I’m simply stunned no one chose to wrote about this band before. Music that stands the test of time. A commitment to the art that goes far beyond normal drive and determination. A sound that has influenced or ignited numerous sub-genres of rock and metal that we take for granted today – while remaining a singular and solitary entity, never part of a scene. To even be one of the few bands that returned in the mid-to-late-2000s without milking nostalgia and/or disappointing on record would have been exceptional enough – but Swans went to create music that stands shoulder to shoulder with earlier peaks. I wouldn’t want to devote nights and weekends to work without passion…It requires a subject worth being passionate about. Swans is a unique concept and a singular entity in the world of music. How could I not want the people who were part of the band to tell me how it all came about and how it felt to make it?

http://smarturl.it/swansbook

 

 

Swans: Sacrifice and Transcendence – June 26

SWANS cover only

2017 was a full year here in Bristol. Around work and living, I conducted 140 interviews, with 125 individuals to create what I hope is a fitting testimony to one of the three bands I consider the ur-text and Holy Trinity at the root of my current tastes and musical interests: SWANS.

http://smarturl.it/swansbook

The book comes out on Jawbone Press on June 26 in U.S./U.K. (though, of course, can be ordered internationally from any decent bookseller.)

I think it often looks like an odd hobby to possess.
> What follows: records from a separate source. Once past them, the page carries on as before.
$ cat src/rtl/riscv_pkg.sv
// Shared fetch-side definitions: FSM state encoding, datapath widths and opcode constants.
// Imported by fetch_unit.
package riscv_pkg;

  typedef enum logic [1:0] {
    FETCH = 2'd0,
    WAIT  = 2'd1,
    HOLD  = 2'd2,
    ERR   = 2'd3
  } fetch_state_t;

  localparam int          INSTR_W    = 32;
  localparam logic [31:0] PC_STEP    = 32'd4;
  localparam logic [6:0]  OPC_BRANCH = 7'b1100011;

endpackage
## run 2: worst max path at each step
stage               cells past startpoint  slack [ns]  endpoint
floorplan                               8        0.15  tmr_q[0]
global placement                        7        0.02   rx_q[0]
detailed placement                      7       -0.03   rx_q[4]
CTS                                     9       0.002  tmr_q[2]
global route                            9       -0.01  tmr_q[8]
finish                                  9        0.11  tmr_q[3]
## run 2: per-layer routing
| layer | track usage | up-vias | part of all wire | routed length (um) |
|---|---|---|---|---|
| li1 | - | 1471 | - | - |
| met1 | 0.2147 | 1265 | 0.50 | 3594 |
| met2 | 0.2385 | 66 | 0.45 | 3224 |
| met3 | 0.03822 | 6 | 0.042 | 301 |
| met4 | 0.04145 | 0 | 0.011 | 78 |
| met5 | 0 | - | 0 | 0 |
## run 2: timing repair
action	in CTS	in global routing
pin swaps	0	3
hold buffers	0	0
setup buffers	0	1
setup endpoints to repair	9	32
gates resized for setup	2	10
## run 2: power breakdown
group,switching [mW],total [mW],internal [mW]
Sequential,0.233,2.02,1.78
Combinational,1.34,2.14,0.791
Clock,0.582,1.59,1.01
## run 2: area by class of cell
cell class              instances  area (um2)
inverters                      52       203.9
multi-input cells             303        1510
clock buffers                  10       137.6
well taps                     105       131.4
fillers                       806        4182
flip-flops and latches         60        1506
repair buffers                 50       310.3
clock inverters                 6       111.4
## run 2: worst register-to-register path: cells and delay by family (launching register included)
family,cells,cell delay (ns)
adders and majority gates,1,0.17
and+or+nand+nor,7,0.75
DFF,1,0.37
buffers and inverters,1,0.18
`config.mk`:
```
export PLATFORM = sky130hd
export DESIGN_NAME = nn_mac_neuron
export DESIGN_NICKNAME = d
export VERILOG_FILES = /design/src/rtl/nn_mac_neuron.sv
export SDC_FILE = /design/constraint.sdc
export NUM_CORES = 1
export LEC_CHECK = 0
export CELL_PAD_IN_SITES_DETAIL_PLACEMENT = 1
export CELL_PAD_IN_SITES_GLOBAL_PLACEMENT = 1
export CORE_MARGIN = 2
export CORE_UTILIZATION = 41
export DETAILED_ROUTE_END_ITERATION = 8
export PLACE_DENSITY = 0.76
export SLEW_MARGIN = 5
export SYNTH_ARGS = -nofsm -noshare
export SYNTH_HDL_FRONTEND = slang
export SYNTH_SLANG_ARGS = --single-unit
```
`constraint.sdc`:
```
create_clock -name clk -period 23.1 [get_ports clk]
set_input_delay 4.62 -clock clk [delete_from_list [all_inputs] [get_ports clk]]
set_output_delay 4.62 -clock clk [all_outputs]
set_load 0.1 [all_outputs]
```
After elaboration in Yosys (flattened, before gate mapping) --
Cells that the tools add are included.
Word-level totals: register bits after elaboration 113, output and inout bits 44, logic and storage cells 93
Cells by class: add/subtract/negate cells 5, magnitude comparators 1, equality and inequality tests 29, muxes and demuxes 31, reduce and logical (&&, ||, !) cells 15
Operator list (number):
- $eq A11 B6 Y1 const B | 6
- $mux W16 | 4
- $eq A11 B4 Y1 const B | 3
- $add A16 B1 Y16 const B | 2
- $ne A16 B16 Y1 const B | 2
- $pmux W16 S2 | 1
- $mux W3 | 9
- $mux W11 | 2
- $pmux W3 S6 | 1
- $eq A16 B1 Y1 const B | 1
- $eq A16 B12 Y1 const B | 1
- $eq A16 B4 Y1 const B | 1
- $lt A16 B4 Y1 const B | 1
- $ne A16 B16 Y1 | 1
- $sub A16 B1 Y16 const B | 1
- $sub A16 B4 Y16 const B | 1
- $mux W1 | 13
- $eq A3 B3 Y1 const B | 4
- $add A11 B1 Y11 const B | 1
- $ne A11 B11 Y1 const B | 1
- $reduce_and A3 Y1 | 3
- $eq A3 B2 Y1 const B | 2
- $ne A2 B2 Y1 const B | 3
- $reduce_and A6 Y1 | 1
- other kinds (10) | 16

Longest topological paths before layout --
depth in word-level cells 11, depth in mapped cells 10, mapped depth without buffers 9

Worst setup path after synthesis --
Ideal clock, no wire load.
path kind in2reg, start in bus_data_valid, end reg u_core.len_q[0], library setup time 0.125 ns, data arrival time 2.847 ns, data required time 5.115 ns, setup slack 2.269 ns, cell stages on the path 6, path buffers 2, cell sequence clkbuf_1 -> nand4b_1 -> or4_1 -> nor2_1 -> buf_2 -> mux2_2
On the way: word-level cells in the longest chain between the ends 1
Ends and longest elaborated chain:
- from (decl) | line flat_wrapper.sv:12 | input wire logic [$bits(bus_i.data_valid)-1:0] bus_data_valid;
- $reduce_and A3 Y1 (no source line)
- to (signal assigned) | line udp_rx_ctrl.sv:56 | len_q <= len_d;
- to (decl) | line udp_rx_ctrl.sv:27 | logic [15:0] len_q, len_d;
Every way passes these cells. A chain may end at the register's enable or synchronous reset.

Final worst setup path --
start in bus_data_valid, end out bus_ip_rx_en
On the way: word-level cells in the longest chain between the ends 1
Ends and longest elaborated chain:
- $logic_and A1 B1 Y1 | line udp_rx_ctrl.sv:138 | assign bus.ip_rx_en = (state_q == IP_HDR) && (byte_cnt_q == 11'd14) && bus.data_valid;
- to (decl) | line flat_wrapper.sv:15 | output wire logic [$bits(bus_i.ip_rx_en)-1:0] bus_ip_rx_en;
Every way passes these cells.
One way to describe it is that I find it genuinely enthralling hearing other people’s stories and I enjoy conversation – so spending my nights/weekends listening…It’s fun! The challenge comes more from transcription: one hour interview equals two hours transcription, two hours interview equals four hours transcription – at one point Jarboe joined me on the phone for a gloriously enjoyable five hours, awesome (ordinarily I would rein things in at two hours out of simple courtesy: a desire not to treat people like fruit in a vice.) The usual desk-bound challenges arise: persistent back issues (six months of visiting an osteopath in amidst it all), repetitive strains in wrists and hands from typing, sore eyes from staring into laptops until well into the night, sore head and dietary over-consumption from simple tiredness…What makes up for it is the human communication of energy: there’s something transferred – excitement, enthusiasm, enlightenment – when an individual grants you an insight into their world and times. I would come off the phone line buzzed. I’m hoping that enthusiasm comes through in the final work and words.